Можно проследить, как зарождался столь популярный на Руси монашеский институт «духовных отцов» для мирян. В то же время данный отрывок показывает, насколько религиозный и нравственный мирянский идеал близок был в Византии к монашескому. Различие скорее в количестве, а не в качестве: мирянин считается по сравнению с монахом христианином второго сорта.
Страх и любовь не взаимозаменимы; в руководствах по нравственности они помещаются рядом. У Псевдо–Геннадия наставления, относящиеся к заповедям милосердия, занимают вторую часть его труда. Стремясь к систематизации, автор пытается связать эти два религиозных чувства — сначала говорит о долге любви по отношению к мертвым, а затем уже — по отношению к живым. Действительно, его первый урок любви — в совете следовать за любой встретившейся похоронной процессией до самой могилы. Вдвойне похвальный характер этого действия объясняется следующим образом: «Двое бо добро приемлеши: одного ради смерти, свое умертвие помянув, смиришися, и паки — тело его помиловав и гробу предав, помилован будеши» (59). Это правило, странное в качестве урока любви, нашло широкий отклик в народной душе Древней Руси, для которой долг погребения бедных всегда был одной из первых нравственных заповедей.

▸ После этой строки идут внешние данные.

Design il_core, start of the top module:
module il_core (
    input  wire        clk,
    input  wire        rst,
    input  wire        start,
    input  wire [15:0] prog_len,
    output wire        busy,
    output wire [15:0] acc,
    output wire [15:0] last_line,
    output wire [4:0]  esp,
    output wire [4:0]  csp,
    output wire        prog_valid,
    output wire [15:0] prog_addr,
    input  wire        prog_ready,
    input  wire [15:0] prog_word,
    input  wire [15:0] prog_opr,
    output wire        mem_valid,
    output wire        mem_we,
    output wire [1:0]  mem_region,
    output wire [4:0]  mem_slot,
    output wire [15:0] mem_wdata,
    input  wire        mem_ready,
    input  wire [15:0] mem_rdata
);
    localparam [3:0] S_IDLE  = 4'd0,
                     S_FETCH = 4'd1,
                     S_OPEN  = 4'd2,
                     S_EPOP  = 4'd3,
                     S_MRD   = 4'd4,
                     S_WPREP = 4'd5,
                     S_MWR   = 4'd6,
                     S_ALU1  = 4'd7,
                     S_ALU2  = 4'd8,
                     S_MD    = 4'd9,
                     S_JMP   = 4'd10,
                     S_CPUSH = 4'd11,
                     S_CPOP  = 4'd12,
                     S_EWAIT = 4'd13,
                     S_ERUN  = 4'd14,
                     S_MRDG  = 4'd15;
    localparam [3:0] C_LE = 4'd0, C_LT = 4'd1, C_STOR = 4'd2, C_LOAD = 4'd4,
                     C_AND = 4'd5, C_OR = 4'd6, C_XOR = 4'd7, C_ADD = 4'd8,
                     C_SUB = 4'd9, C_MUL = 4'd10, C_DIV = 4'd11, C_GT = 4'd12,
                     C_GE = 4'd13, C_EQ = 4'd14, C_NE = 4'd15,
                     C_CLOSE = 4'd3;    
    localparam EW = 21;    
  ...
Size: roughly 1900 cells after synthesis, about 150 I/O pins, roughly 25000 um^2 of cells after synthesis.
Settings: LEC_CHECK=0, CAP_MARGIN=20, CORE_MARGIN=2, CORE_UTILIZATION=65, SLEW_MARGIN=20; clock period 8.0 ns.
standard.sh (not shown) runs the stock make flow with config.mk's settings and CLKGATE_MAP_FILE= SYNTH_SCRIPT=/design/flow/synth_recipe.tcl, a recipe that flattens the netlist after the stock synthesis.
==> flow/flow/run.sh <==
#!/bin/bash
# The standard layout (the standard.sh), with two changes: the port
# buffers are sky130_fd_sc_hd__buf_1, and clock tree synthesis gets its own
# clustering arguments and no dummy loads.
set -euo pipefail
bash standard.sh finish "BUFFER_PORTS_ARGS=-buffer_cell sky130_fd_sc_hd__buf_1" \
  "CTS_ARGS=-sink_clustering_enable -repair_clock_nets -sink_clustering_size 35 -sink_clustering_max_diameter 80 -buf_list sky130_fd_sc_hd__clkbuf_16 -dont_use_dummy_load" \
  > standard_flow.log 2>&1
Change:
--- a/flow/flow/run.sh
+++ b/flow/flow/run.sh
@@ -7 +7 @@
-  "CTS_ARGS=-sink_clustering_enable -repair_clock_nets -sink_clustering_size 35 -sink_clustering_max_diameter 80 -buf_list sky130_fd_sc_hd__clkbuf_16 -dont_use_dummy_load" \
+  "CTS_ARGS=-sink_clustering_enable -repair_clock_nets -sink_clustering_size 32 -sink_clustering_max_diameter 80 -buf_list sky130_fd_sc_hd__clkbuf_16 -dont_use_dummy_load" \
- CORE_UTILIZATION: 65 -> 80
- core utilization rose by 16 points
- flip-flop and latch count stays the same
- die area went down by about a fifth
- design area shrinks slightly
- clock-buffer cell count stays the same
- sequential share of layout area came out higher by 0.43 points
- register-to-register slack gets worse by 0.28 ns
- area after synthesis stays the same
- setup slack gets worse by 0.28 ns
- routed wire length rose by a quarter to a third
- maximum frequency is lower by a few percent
This is an optimization exercise on Yosys and OpenROAD, whose aim is a short achievable clock period and few clock cycles, not a production implementation.
The RTL was checked by simulation tests, not by an equivalence proof against the original design.
No activity file was given, so power comes from the tool's default toggle rates.

## flow/design.v (module list and top-level ports; edited modules follow where they fit)
// module tcf: 1705 lines
module tcf (
    input  wire        clk,
    input  wire        rst,         
    input  wire        req_valid,
    input  wire        req_write,
    input  wire [7:0]  req_addr,
    input  wire [31:0] req_wdata,
    output wire        req_ready,
    output reg         resp_valid,
    output reg  [31:0] resp_rdata
);
  // ...
==> flow/flow/run.sh <==
#!/bin/bash
set -euo pipefail
bash standard.sh SETUP_SLACK_MARGIN=6.5 finish > flow_make.log 2>&1
==> flow/standard.sh <==
#!/bin/bash
# synth_recipe.tcl (not shown) runs the flow's synth.tcl, then flattens the netlist and writes it again
# the make line also repeats each setting of config.mk as NAME=value (left out here)
make -C /OpenROAD-flow-scripts/flow DESIGN_CONFIG=/design/flow/config.mk WORK_HOME=/design/flow/orfs CLKGATE_MAP_FILE= SYNTH_SCRIPT=/design/flow/synth_recipe.tcl "${@:-finish}"
==> flow/config.mk <==
export PLATFORM = sky130hd
export DESIGN_NAME = tcf
export DESIGN_NICKNAME = tcf
export VERILOG_FILES = /design/flow/design.v
export SDC_FILE = /design/flow/constraint.sdc
export NUM_CORES = 4
export LEC_CHECK = 0
export ABC_CLOCK_PERIOD_IN_PS = 3000
export CAP_MARGIN = 20
export CORE_MARGIN = 2
export CORE_UTILIZATION = 30
export PLACE_DENSITY = 0.5
export SLEW_MARGIN = 20
export TNS_END_PERCENT = 30
==> flow/constraint.sdc <==
create_clock -name core_clock -period 10.0 [get_ports {clk}]
set_input_delay 2.0000 -clock core_clock [delete_from_list [all_inputs] [get_ports {clk}]]
set_output_delay 2.0000 -clock core_clock [all_outputs]
set_load 0.01 [all_outputs]
==> run notes, run 1 <==
* Status: aborted with a tool error
* Fail Step: 5_1_grt
* Error: [ERROR GRT-0116] Global routing finished with congestion. Check the congestion regions in the DRC Viewer.
* I/O pin count at 78
* Die H at 985 um
* Post-synth top flop: edfxtp_1
* Mux contribution to synthesized area at 2.70%
* Top cells by count, synth: 6172 x nand2_1, 4306 x xnor2_1, 3410 x a21oi_1, 2990 x clkbuf_1, 2986 x nor2_1
* Synth area leader: edfxtp_1
* Area after DPL at 318000 sq um
* Post-CTS setup buffer count at 1020
* Port Buf Inserts at 77
* GPL Wtd Cong at 1.41
* Post-synthesis xor/xnor area fraction at 17.2%
* Clk sinks at 3660
* Main area contributors after synthesis: edfxtp_1 21%, xnor2_1 13%, dfxtp_1 11%, nand2_1 8.0%, a21oi_1 5.9%
* Largest net degree at the start of global routing at 158
* Initial core utilization at 30.1%
* Die width at 985 um
* Mapped Avg Cell Area at 7.94 sq um
* Adder-Cell Fraction of Synth Area at 4.11%
* Detailed Place HPWL at 2450 mm
* Resized cells post-CTS at 3958
* Htree depth at 5
* Place WS at 4.07 ns
* Async S/R FF share, synth at 0%
* Main combinational cell family by area after synthesis: simple AND/OR/NAND/NOR gates
* Placed Cells at 48200
* Cells after Synth at 36400
* Top cell type's share of synthesized area at 21.4%
* Synthesized area at 289000 sq um
* Synth Area in Simple Gates at 19.1%
* Clk buf depth at 5
* Number of enable flip-flop cells after synthesis at 2062
* Compound-Gate Fraction of Synth Area at 18.6%
* Clock root buffer: clkbuf_16
* Register bit total from synthesis at 3660
* Syn_nets at 37100
* Netlist cell types at 94
* Ys Warns at 7
Testbench counts, summed over its fixed seeds: cycles 16,087.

Другие правила Геннадия в большей или меньшей степени повторяют евангельские заповеди. Подробно перечисляются обязанности по отношению к больным, бедным, узникам и странникам. Особая добродетель представителей высшего класса— заступничество за невинных и угнетенных перед князьями и судьями, что на Руси всегда было долгом и привилегией духовенства. И что самое важное — каритативный идеал требует не только дел милосердия, но также и соответствующего душевного состояния — сострадательной любви. Требуется не только посетить больного и позаботиться о нем: «Стеняшу оному тяжко от болезни ты же милостныя своя слезы испусти и вздохни о болезни его к Богу» (61). То же самое предлагается и духовным отцом, который более краток в своих каритативных наставлениях: «Алчного накорми… больного посети, к темнице доиди, виждь беды ихии вздохни…» Особенно трогательны и выразительны социальные контрасты, используемые Геннадием как стимул к состраданию:
«Седящу ти над многоразличною трапезою, помяни сух хлеб ядущего и не могущего ся воды принести недуга ради… насыщаюся многосластного пития, помяни пиющего теплу воду от солнца вспотевших, и ту же пороха непадша… возлег на многомякоце постели и пространо протягаяся, помяни наго лежащего под единем рубем и не дерзнуща ногу свою простерти зимы для…» Это подлинный гимн милосердию, достойный пера Златоуста, хотя его ближайший литературный источник следует искать в житии святого Иоанна Милостивого, патриарха Александрийского (f в 619 году).